[Work instruction]:
Copy out each line of the data that holds the string "masked".

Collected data
[flow/config.mk]
export PLATFORM = sky130hd
export DESIGN_NAME = axi_gpio
export DESIGN_NICKNAME = axi_gpio
export VERILOG_FILES = /design/flow/design.v
export SDC_FILE = /design/flow/constraint.sdc
export NUM_CORES = 4
export LEC_CHECK = 0
export CAP_MARGIN = 15
export CORE_MARGIN = 2
export CORE_UTILIZATION = 71
export CTS_CLUSTER_DIAMETER = 376
export CTS_CLUSTER_SIZE = 21
export SETUP_SLACK_MARGIN = -0.2
export SLEW_MARGIN = 20
[flow/constraint.sdc]
create_clock -name core_clock -period 2.15 [get_ports {aclk}]
set_input_delay 0.4300 -clock core_clock [delete_from_list [all_inputs] [get_ports {aclk}]]
set_output_delay 0.4300 -clock core_clock [all_outputs]
set_load 0.01 [all_outputs]
[flow/design.v]
module axi_gpio #(
    parameter int N_GPIOS = 32,
    parameter int AXI_ADDR_WIDTH = 12,
    parameter int AXI_DATA_WIDTH = 32
)(
   input aclk,
   input aresetn, 
   input  logic [N_GPIOS-1:0] gpio_in_raw ,
   output logic [N_GPIOS-1:0] gpio_out,
   output logic irq,  
   output logic arready,
   input logic [AXI_ADDR_WIDTH-1:0] araddr,
   input logic arvalid,
   output logic [AXI_DATA_WIDTH-1:0] rdata,
   output logic [1:0] rresp,
   output logic rvalid,
   input logic rready,
   input logic wvalid,
   output logic wready,
   input logic [AXI_DATA_WIDTH-1:0] wdata,
   input logic [AXI_DATA_WIDTH/8-1:0] wstrb,
   input logic bready,
   output logic bvalid,
   output logic [1:0] bresp,
   output logic awready,
   input logic [AXI_ADDR_WIDTH-1:0] awaddr,
   input logic awvalid
);
  localparam logic [31:0] VERSION = 32'h0001_0000;
  localparam int WORD_IDX_W = (AXI_ADDR_WIDTH >= 2) ? (AXI_ADDR_WIDTH-2) : 1;
  localparam logic [WORD_IDX_W-1:0] VERSION_WORD = 'h0B;  
  localparam logic [WORD_IDX_W-1:0] SCRATCH_WORD = 'h0C;  
  localparam logic [WORD_IDX_W-1:0] DIR_WORD       = 'h000;  
  localparam logic [WORD_IDX_W-1:0] OUT_WORD       = 'h001;  
  localparam logic [WORD_IDX_W-1:0] OUT_SET_WORD   = 'h002;  
  localparam logic [WORD_IDX_W-1:0] OUT_CLR_WORD   = 'h003;  
  localparam logic [WORD_IDX_W-1:0] IN_WORD        = 'h004;  
  localparam logic [WORD_IDX_W-1:0] IRQ_MASK_WORD  = 'h005;  
  localparam logic [WORD_IDX_W-1:0] IRQ_STATUS_WORD= 'h006;  
  localparam logic [WORD_IDX_W-1:0] IRQ_CLEAR_WORD = 'h007;  
  localparam logic [WORD_IDX_W-1:0] EDGE_EN_WORD   = 'h008;  
  localparam logic [WORD_IDX_W-1:0] EDGE_POL_WORD  = 'h009;  
  localparam logic [WORD_IDX_W-1:0] LVL_POL_WORD   = 'h00A;  
  localparam logic [WORD_IDX_W-1:0] DEBOUNCE_WORD  = 'h00D;  
  logic [AXI_DATA_WIDTH-1:0] scratch_q;  
  logic [N_GPIOS-1:0] dir_q, out_q;
  logic [N_GPIOS-1:0] in_meta, in_sync;  
  logic [N_GPIOS-1:0] clr_mask, clr_mask_next;
  logic [N_GPIOS-1:0] irq_mask_q, irq_status_q, edge_en_q, edge_pol_q, lvl_pol_q;
  logic [7:0]         debounce_cfg_q;             
  logic [N_GPIOS-1:0] in_db_q, in_db_d;          
  logic [AXI_ADDR_WIDTH-1:0] araddr_q;
  logic [AXI_ADDR_WIDTH-1:0] awaddr_q;
  logic [AXI_DATA_WIDTH-1:0] wdata_q;
  logic [AXI_DATA_WIDTH/8-1:0] wstrb_q;
  logic                  ar_hs;  
  assign ar_hs         = arvalid & arready;
  function automatic logic [AXI_DATA_WIDTH-1:0] apply_wstrb(
    input logic [AXI_DATA_WIDTH-1:0] cur,
    input logic [AXI_DATA_WIDTH-1:0] wdata_i,
    input logic [AXI_DATA_WIDTH/8-1:0] wstrb_i
);
logic [AXI_DATA_WIDTH-1:0] mask;
mask = { {8{wstrb_i[3]}}, {8{wstrb_i[2]}}, {8{wstrb_i[1]}}, {8{wstrb_i[0]}} };
apply_wstrb = (cur & ~mask) | (wdata_i & mask);
  endfunction
function automatic [N_GPIOS-1:0] apply_wstrb_to_gpio(
  input [N_GPIOS-1:0]            prev,
  input [AXI_DATA_WIDTH-1:0]     wdata_i,
  input [AXI_DATA_WIDTH/8-1:0]   wstrb_i
);
  logic [AXI_DATA_WIDTH-1:0] prev_ext, nxt_ext;
  prev_ext                 = '0;
  prev_ext[N_GPIOS-1:0]    = prev;
  nxt_ext                  = apply_wstrb(prev_ext, wdata_i, wstrb_i);
  apply_wstrb_to_gpio = nxt_ext[N_GPIOS-1:0];
endfunction
function automatic [N_GPIOS-1:0] w1_mask_gpio(
  input [AXI_DATA_WIDTH-1:0]     wdata_i,
  input [AXI_DATA_WIDTH/8-1:0]   wstrb_i
);
  logic [AXI_DATA_WIDTH-1:0] strobe_mask;
  logic [AXI_DATA_WIDTH-1:0] masked;
  strobe_mask = '0;
  for (int b = 0; b < AXI_DATA_WIDTH/8; b++)
    strobe_mask[8*b +: 8] = {8{wstrb_i[b]}};
    masked = wdata_i & strobe_mask;
  w1_mask_gpio = masked[N_GPIOS-1:0];
endfunction
always_ff @(posedge aclk or negedge aresetn) begin
  if (!aresetn) begin
    in_meta <= '0;
    in_sync <= '0;
  end else begin
    in_meta <= gpio_in_raw;  
    in_sync <= in_meta;      
  end
end
logic [7:0] db_cnt   [0:N_GPIOS-1];  
always_ff @(posedge aclk or negedge aresetn) begin
  if (!aresetn) begin
    for (int i=0;i<N_GPIOS;i++) begin
      db_cnt[i] <= '0;
    end
    in_db_q <= '0;
  end else begin
    if (debounce_cfg_q == 8'd0) begin
      in_db_q <= in_sync;
      for (int i=0;i<N_GPIOS;i++) db_cnt[i] <= '0;
    end else begin
      for (int i=0;i<N_GPIOS;i++) begin
        if (in_sync[i] == in_db_q[i]) begin
          db_cnt[i] <= '0;  
        end else begin
          db_cnt[i] <= db_cnt[i] + 8'd1;
          if (db_cnt[i] >= debounce_cfg_q) begin
            in_db_q[i] <= in_sync[i];  
            db_cnt[i]  <= '0;
          end
        end
      end
    end
  end
end
always_ff @(posedge aclk or negedge aresetn) begin
  if (!aresetn) in_db_d <= '0;
  else          in_db_d <= in_db_q;
end
wire [N_GPIOS-1:0] rise =  in_db_q & ~in_db_d;
wire [N_GPIOS-1:0] fall = ~in_db_q &  in_db_d;
wire [N_GPIOS-1:0] edge_evt  = ((edge_pol_q & rise) | (~edge_pol_q & fall)) & edge_en_q;
wire [N_GPIOS-1:0] level_evt = (in_db_q    ^ ~lvl_pol_q) & ~edge_en_q;
wire [N_GPIOS-1:0] new_events = edge_evt | level_evt;
always_ff @(posedge aclk or negedge aresetn) begin
  if (!aresetn) begin
    irq_status_q <= '0;
  end else begin
    irq_status_q <= (irq_status_q | new_events) & ~clr_mask;
  end
end
assign irq = |(irq_status_q & irq_mask_q);
    logic aw_hs, w_hs;
    assign aw_hs = awvalid && awready;
    assign w_hs = wvalid && wready;
    always_ff @(posedge aclk or negedge aresetn)begin
        if(!aresetn)begin
            awready <= 1'b1;
            bvalid <= 1'b0;
            bresp <= 2'b00;
            wready <= 1'b1;
            awaddr_q <= '0;
            wdata_q <= '0;
            wstrb_q <= '0;
            scratch_q <= '0;
            irq_mask_q     <= '0;
            edge_en_q      <= '0;             
            edge_pol_q     <= {N_GPIOS{1'b1}};   
            lvl_pol_q      <= {N_GPIOS{1'b1}};   
            debounce_cfg_q <= 8'd0;           
            clr_mask_next <= '0;
            dir_q <= '0;
            out_q <= '0;
        end else begin
            if(awready && awvalid)begin 
                awready <= 1'b0;     
                awaddr_q <= awaddr;  
            end
            if(wready && wvalid) begin
                wready <= 1'b0;
                wdata_q <= wdata;
                wstrb_q <= wstrb;
            end
            clr_mask_next <= '0;
            if (!bvalid && !awready && !wready)begin  
                unique case (awaddr_q[AXI_ADDR_WIDTH-1:2])
                    DIR_WORD: dir_q <= apply_wstrb_to_gpio(dir_q,wdata_q,wstrb_q);
                    OUT_WORD: out_q <= apply_wstrb_to_gpio(out_q,wdata_q,wstrb_q);
                    OUT_SET_WORD: begin  
                        out_q <= out_q | w1_mask_gpio(wdata_q, wstrb_q);
                    end
                    OUT_CLR_WORD: begin  
                        out_q <= out_q & ~w1_mask_gpio(wdata_q, wstrb_q);
                    end
                    SCRATCH_WORD: scratch_q <= apply_wstrb(scratch_q, wdata_q, wstrb_q);
                    IRQ_MASK_WORD:  irq_mask_q  <= apply_wstrb_to_gpio(irq_mask_q,  wdata_q, wstrb_q);
                    EDGE_EN_WORD:   edge_en_q   <= apply_wstrb_to_gpio(edge_en_q,   wdata_q, wstrb_q);
                    EDGE_POL_WORD:  edge_pol_q  <= apply_wstrb_to_gpio(edge_pol_q,  wdata_q, wstrb_q);
                    LVL_POL_WORD:   lvl_pol_q   <= apply_wstrb_to_gpio(lvl_pol_q,   wdata_q, wstrb_q);
                    IRQ_CLEAR_WORD: begin
                      clr_mask_next <= w1_mask_gpio(wdata_q, wstrb_q);
                    end
                     DEBOUNCE_WORD: begin
                        if (wstrb_q[0]) debounce_cfg_q <= wdata_q[7:0];
                      end
                    default: ;
                endcase       
                bvalid <= 1'b1;
                bresp <= 2'b00;  
        end
            if(bvalid && bready)begin
                bvalid <= 1'b0;
                awready <= 1'b1;
                wready <= 1'b1;
        end
        end
    end
always_ff @(posedge aclk or negedge aresetn) begin
  if (!aresetn) clr_mask <= '0;
  else          clr_mask <= clr_mask_next;
end
  always_ff @(posedge aclk or negedge aresetn)begin
    if(!aresetn) begin
        arready <= 1'b1;
        rvalid <= 1'b0;
        rdata <= '0;
        rresp <= 2'b00;  
    end
    else begin
        if(arready && arvalid) begin
            araddr_q <= araddr;
            arready <= 1'b0;
            rvalid <= 1'b1;
            unique case (araddr[AXI_ADDR_WIDTH-1:2])
                DIR_WORD:      rdata <= {{(AXI_DATA_WIDTH-N_GPIOS){1'b0}}, dir_q};  
                OUT_WORD:      rdata <= {{(AXI_DATA_WIDTH-N_GPIOS){1'b0}}, out_q};
                OUT_SET_WORD:  rdata <= {{(AXI_DATA_WIDTH-N_GPIOS){1'b0}}, out_q};  
                OUT_CLR_WORD:  rdata <= {{(AXI_DATA_WIDTH-N_GPIOS){1'b0}}, out_q};  
                IN_WORD:         rdata <= {{(AXI_DATA_WIDTH-N_GPIOS){1'b0}}, in_db_q};  
                IRQ_MASK_WORD:   rdata <= {{(AXI_DATA_WIDTH-N_GPIOS){1'b0}}, irq_mask_q};
                IRQ_STATUS_WORD: rdata <= {{(AXI_DATA_WIDTH-N_GPIOS){1'b0}}, irq_status_q};
                EDGE_EN_WORD:    rdata <= {{(AXI_DATA_WIDTH-N_GPIOS){1'b0}}, edge_en_q};
                EDGE_POL_WORD:   rdata <= {{(AXI_DATA_WIDTH-N_GPIOS){1'b0}}, edge_pol_q};
                LVL_POL_WORD:    rdata <= {{(AXI_DATA_WIDTH-N_GPIOS){1'b0}}, lvl_pol_q};
                DEBOUNCE_WORD:   rdata <= {{(AXI_DATA_WIDTH-8){1'b0}}, debounce_cfg_q};
                VERSION_WORD: rdata <= VERSION;  
                SCRATCH_WORD: rdata <= scratch_q;
                default: rdata <='0;
            endcase
            rresp <= 2'b00;
        end
        if(rvalid && rready)begin
            rvalid <= 1'b0;
            arready <= 1'b1;
        end
        end
    end
    assign gpio_out = out_q & dir_q;
endmodule
[flow/run.sh]
#!/bin/bash
# the make line also repeats each setting of config.mk as NAME=value (left out here)
make -C /OpenROAD-flow-scripts/flow DESIGN_CONFIG=/design/flow/config.mk WORK_HOME=/design/flow/orfs CLKGATE_MAP_FILE= finish
==> metrics.yaml, run 1 <==
status: "finished with violations"
violations: "negative setup slack"
first_pass_iters: 6
clkPwrFrac_pct: 27.8
worstPathMaxFanout: 14
netlist_top_cells_count: "728 x dfrtp_1, 384 x nor2_1, 288 x ha_1, 277 x mux2_2, 191 x xor2_1"
grt_pass1_vias: 31300
switching_share_pct: 30.59
chip_area_um2: 57330
final.fill_count: 2273
ir_drop_mv: 0.8906
start_kind: "flip-flop"
insertion_delay_ps: 640
pg_clk_mw: 8.96
max_slew_margin_pct: 55.10
ys_cells: 3537
avgRoutedWirePerCell_um: 28.72
die_x_um: 239.4
critical_path_buf_inv_count: 3
synth_cells: 3537
ios: 173
antenna_found_initial: 7
syn_area_um2: 39360
min_path_type: "input pin to flip-flop"
combinationalPowerShare_pct: 17.8
antenna_left: 0
min_to: "in_meta[1]$_DFF_PN0_"
critPathMaxStageDelay_ps: 550
synth-edff-count: 0
track_usage_pct: 40.52
cts_tree: "built"
finalSetupViolations: 332
top_area_cell: "dfrtp_1"
grt_pass1_wl_mm: 176.8
ys.flop_type: "dfrtp_1"
area_delta_synth_final_pct: 24.55
worstSetupPathDepth: 9
comb-power_mw: 5.74
mux_share_pct: 9.814
clock_tree.root_cell: "clkbuf_16"
tightest_slew_ps: 671.0
coreArea_um2: 54990
ys_sh_adder_pct: 9.156
syn_area_per_cell_um2: 11.13
top_cell_area_share_pct: 46.29
logic_area_um2: 20900
initial_core_util_pct: 71.58
port_buffers: 164
rr_worst_depth: 9
seq-power_mw: 17.5
crit_arrival_ps: 3530
warning_count: 34
vias: 32990
crit_path_end_kind: "flip-flop"
synthSimpleGateAreaFrac_pct: 14.42
critPathLaunch: "debounce_cfg_q[6]$_DFFE_PN0P_"
top_cells_by_area: "dfrtp_1 46%, ha_1 9.2%, mux2_2 7.9%"
fin_crit_sh_pct: 139.1
finalHoldViolCount: 0
fin_ws_ps: -841.0
seqPwrFrac_pct: 54.4
drc: 0
cp.required_ps: 2690
routed_wl_mm: 137.4
powerDensity_nw_per_um2: 657.7
htree_levels: 2
dpl_cell_area_um2: 44490
dpl.hpwl_mm: 81.62
cts_max_path_buffers: 3
aoi_share_pct: 8.053
die_h_um: 239.4
largestPowerGroup: "registers"
finalClockSkew_ps: 34.71
rsz0062_at_grt: "yes"
path_cells: "clkinv_4 -> buf_12 -> buf_4 -> ha_1 -> a21oi_1 -> o21ai_0 -> nor3_2 -> nor2b_2 -> mux2_4"
path_clk_slew_ps: 100
cts_buffers: 43
grt-ovfl-total: 0
top_cell: "dfrtp_1"
p_switching_mw: 9.864
holdCritStartpoint: "gpio_in_raw[1]"
p_leak_nw: 22.21
r2r-end: "in_db_q[8]$_DFFE_PN0P_"
grt_start_max_net_pins: 99
drv_cap: 0
ys_ff: 795
synth_cell_types: 62
rows: 86
slew_viol_final: 0
xor_area_share_pct: 5.563
cp_top_family: "AND-OR/OR-AND gates"
rrSetupSlack_ps: -840
yosys_area_um2: 39360
viasPerCell: 6.896
min_period_ps: 2991
cp_slowest_cell: "a21oi_1"
yosysSeqAreaShare_pct: 50.76
internal-power_mw: 22.38
worstSetupPathType: "flip-flop to flip-flop"
clock_sinks: 795
drtIter0Drc: 3668
gp_congestion: 1.012
fin_area_um2: 49020
logic_family: "simple AND/OR/NAND/NOR gates"
endpoint: "in_db_q[8]$_DFFE_PN0P_"
timing.rr.start: "debounce_cfg_q[6]$_DFFE_PN0P_"
holdPathStages: 1
clock.fmax_ghz: 0.3343
final-seq-area_um2: 19980
yosysWarnings: 2
nets: 4385
setup_tns_ps: -70960
async_reset_ff_share_pct: 100.0
layer usage:
metal	track usage, %	share of wire [%]	vias up
met4	21.12	8.9	6
met1	53.01	35	16290
met3	9.024	12	870
met5	0	0.058	-
li1	-	-	13500
met2	63.81	44	2322
timing repair:
item                                    in CTS  in global routing
pin swaps                                    6                174
endpoints found under the setup margin      21                190
resized                                     45                329
buffers inserted                             3                 65
endpoints found under the hold margin       45                  0
hold buffers                                 1                  0
cloned                                       3                 13
through the flow:
stage / setup WS [ps] / utilization (%) / cells / power [mW] / hold WS (ps)
3_5_place_dp: -428.9 / 80.91 / 4639 / 22.18 / 330.8
4_1_cts: -437.5 / 83.68 / 4723 / 30.91 / 224.6
2_1_floorplan: -188.9 / - / 3540 / 19.57 / 134.4
3_3_place_gp: -380.1 / 80.91 / 4639 / 21.90 / 329.9
5_1_grt: -1162 / 89.14 / 4781 / 33.13 / 224.4
6_report: -841.0 / 89.15 / 4784 / 32.24 / 229.4
final cells by class:
type / count / share of cell area [%]
inverter: 101 / 0.8142
tap: 748 / 1.909
multi-input combinational: 2529 / 42.63
clock inverter: 4 / 0.06381
antenna: 4 / 0.02042
clock buffer: 75 / 2.440
timing repair buffer: 528 / 11.36
sequential: 795 / 40.76
==> run 2: changes to the inputs <==
CAP_MARGIN = 20   (was 15)
CORE_UTILIZATION = 45   (was 71)
CTS_CLUSTER_DIAMETER = default   (was 376)
CTS_CLUSTER_SIZE = default   (was 21)
SETUP_SLACK_MARGIN = default   (was -0.2)
clock period = 2.61 ns   (was 2.15 ns; I/O delays follow)
==> metrics.yaml, run 2 <==
ys_cells: 3537
ir_drop_mv: 0.5988
grt_start_max_net_pins: 103
max_slew_margin_pct: 37.80
placedCellCount: 4888
top_cell: "dfrtp_1"
whs_ps: 321.2
antenna_found_initial: 4
worstSetupPathType: "flip-flop to output pin"
setup_tns_ps: -73.97
vias: 28330
fin_crit_sh_pct: 102.8
chip_area_um2: 89840
yosysSeqAreaShare_pct: 50.76
ys_sh_adder_pct: 9.156
synth-edff-count: 0
worstPathMaxFanout: 3
top_usage_layer: "met2"
async_reset_ff_share_pct: 100.0
endpoint: "irq"
drtIter0Drc: 2196
drv_cap: 0
syn_area_um2: 39360
grt_pass1_wl_mm: 173.2
xor_area_share_pct: 5.563
power_mw: 31.22
switching_share_pct: 27.32
met2_usage_pct: 38.97
tightest_slew_ps: 929.5
grt_pass1_vias: 28070
grtUsageMet3_pct: 3.700
critical_path_buf_inv_count: 1
yosysWarnings: 2
synth_cell_types: 62
seq-power_mw: 14.5
insertion_delay_ps: 640
synthSimpleGateAreaFrac_pct: 14.42
finalHoldViolCount: 0
clkPwrFrac_pct: 42.3
drc: 0
fin_ws_ps: -73.97
largestPowerGroup: "registers"
final.fill_count: 7631
powerDensity_nw_per_um2: 668.8
rr_worst_depth: 6
grt.met1_usage_pct: 36.70
min_period_ps: 2684
clock_sinks: 795
track_usage_pct: 25.19
path_clk_slew_ps: 60
cts_tree: "built"
clock.fmax_ghz: 0.3726
cp.required_ps: 2090
netlist_top_cells_count: "728 x dfrtp_1, 384 x nor2_1, 288 x ha_1, 277 x mux2_2, 191 x xor2_1"
synth_cells: 3537
status: "finished with violations"
pre_cts_ws_ps: -124.3
top_area_cell: "dfrtp_1"
area_delta_synth_final_pct: 18.59
cts_buffers: 89
final-seq-area_um2: 19980
comb-power_mw: 3.48
die_h_um: 299.7
cp_slowest_cell: "or4_4"
ys_ff: 795
combinationalPowerShare_pct: 11.1
clock_tree.root_cell: "clkbuf_16"
internal-power_mw: 22.69
min_to: "in_meta[4]$_DFF_PN0_"
logic_family: "simple AND/OR/NAND/NOR gates"
rsz0062_at_grt: "yes"
ys.flop_type: "dfrtp_1"
initial_core_util_pct: 45.37
start_kind: "flip-flop"
antenna_left: 0
viasPerCell: 5.601
mux_share_pct: 9.814
syn_area_per_cell_um2: 11.13
grt-ovfl-total: 0
rows: 108
worstSetupPathDepth: 4
top_cell_area_share_pct: 46.29
avgRoutedWirePerCell_um: 22.19
p_leak_nw: 21.29
dpl_cell_area_um2: 43480
dpl.hpwl_mm: 79.06
finalClockSkew_ps: 18.32
path_cells: "a22oi_2 -> nand4_1 -> or4_4 -> buf_6"
violations: "negative setup slack"
yosys_area_um2: 39360
top_cells_by_area: "dfrtp_1 46%, ha_1 9.2%, mux2_2 7.9%"
seqPwrFrac_pct: 46.5
holdCritStartpoint: "gpio_in_raw[4]"
min_path_type: "input pin to flip-flop"
htree_levels: 3
warning_count: 35
die_x_um: 299.7
pg_clk_mw: 13.2
final_util_pct: 53.80
aoi_share_pct: 8.053
ios: 173
port_buffers: 164
crit_arrival_ps: 2160
coreArea_um2: 86750
crit_path_end_kind: "output pin"
cts_max_path_buffers: 3
rrSetupSlack_ps: 130
routed_wl_mm: 112.3
slew_viol_final: 0
holdPathStages: 1
gp_congestion: 0.8847
cp_top_family: "simple AND/OR/NAND/NOR gates"
logic_area_um2: 18600
critPathMaxStageDelay_ps: 590
first_pass_iters: 7
fin_cells: 5058
fin_area_um2: 46680
finalSetupViolations: 1
p_switching_mw: 8.530
nets: 4213
timing.rr.start: "bvalid$_DFFE_PN0P_"
run 2: timing repair:
item,in CTS,in global routing
endpoints found under the setup margin,1,1
buffers inserted,1,0
hold buffers,1,0
pin swaps,1,0
gates resized,14,0
endpoints found under the hold margin,18,0
run 2: metal layers:
layer  part of all wire (%)  wire, um
met2                     45     50520
met5                  0.012        13
met3                    6.1      6798
met1                     46     51900
met4                    2.7      3023
run 2: area by class of cell:
| type | instances | area share, % |
|---|---|---|
| antenna | 2 | 0.01072 |
| sequential | 795 | 42.80 |
| inverter | 101 | 0.8122 |
| timing repair buffer | 310 | 6.726 |
| clock inverter | 27 | 0.7130 |
| tap | 1155 | 3.096 |
| multi-input combinational | 2529 | 39.86 |
| clock buffer | 139 | 5.980 |
==> run 3: changes to the inputs <==
ABC_AREA = 1   (was default)
CORE_UTILIZATION = 72   (was 45)
CTS_CLUSTER_SIZE = 10   (was default)
PLACE_DENSITY_LB_ADDON = 0.13   (was default)
SETUP_SLACK_MARGIN = 0.69   (was default)
clock period = 2.56 ns   (was 2.61 ns; I/O delays follow)
==> metrics.yaml, run 3 <==
yosys_area_um2: 40530
synth_cell_types: 43
chip_area_um2: 58200
initial_core_util_pct: 73.13
dpl_cell_area_um2: 44110
ys_sh_adder_pct: 8.892
placedCellCount: 5636
clock_sinks: 795
ys_cells: 4714
coreArea_um2: 55420
ys.flop_type: "dfrtp_1"
clock_tree.root_cell: "clkbuf_16"
status: "did not finish"
pre_cts_ws_ps: -101.9
cts_max_path_buffers: 3
haltStage: "5_1_grt"
error: "[ERROR GRT-0232] Routing congestion too high. Check the congestion heatmap in the GUI."
synthSimpleGateAreaFrac_pct: 23.46
track_usage_pct: 81.46
htree_levels: 3
grt-ovfl-total: 176
top_cells_by_area: "dfrtp_1 45%, ha_1 8.9%, nand2_1 8.5%"
ys_ff: 795
yosysSeqAreaShare_pct: 49.30
die_x_um: 241.2
top_area_cell: "dfrtp_1"
yosysWarnings: 2
gp_congestion: 0.9583
die_h_um: 241.2
xor_area_share_pct: 2.421
port_buffers: 164
netlist_top_cells_count: "914 x nand2_1, 728 x dfrtp_1, 537 x nor2_1, 481 x inv_1, 356 x o21ai_0"
cts_buffers: 90
aoi_share_pct: 9.963
synth-edff-count: 0
syn_area_per_cell_um2: 8.597
rows: 86
ios: 173
syn_area_um2: 40530
top_cell_area_share_pct: 44.95
logic_family: "simple AND/OR/NAND/NOR gates"
mux_share_pct: 0.1945
synth_cells: 4714
async_reset_ff_share_pct: 100.0
top_cell: "nand2_1"
dpl.hpwl_mm: 78.13
-- run 3: timing repair --
action                                  4_1_cts
hold endpoints to repair                     36
resized                                     378
cloned                                       21
endpoints found under the setup margin      557
pin swaps                                    98
setup buffers                               129
hold buffers                                  1
-- run 3: through the flow --
stage	utilization (%)	total power, mW	hold slack [ps]
detailed placement	79.60	20.68	334.7
CTS	90.00	34.09	285.7
global placement	79.60	20.39	331.4
floorplan	-	17.99	216.4
-- run 3: layer usage --
layer	GRT usage, %	GRT overflow
met2	92.84	89
met3	72.89	6
met4	78.36	76
met1	80.77	5
met5	56.14	0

[Exercise output]:
  logic [AXI_DATA_WIDTH-1:0] masked;
    masked = wdata_i & strobe_mask;
  w1_mask_gpio = masked[N_GPIOS-1:0];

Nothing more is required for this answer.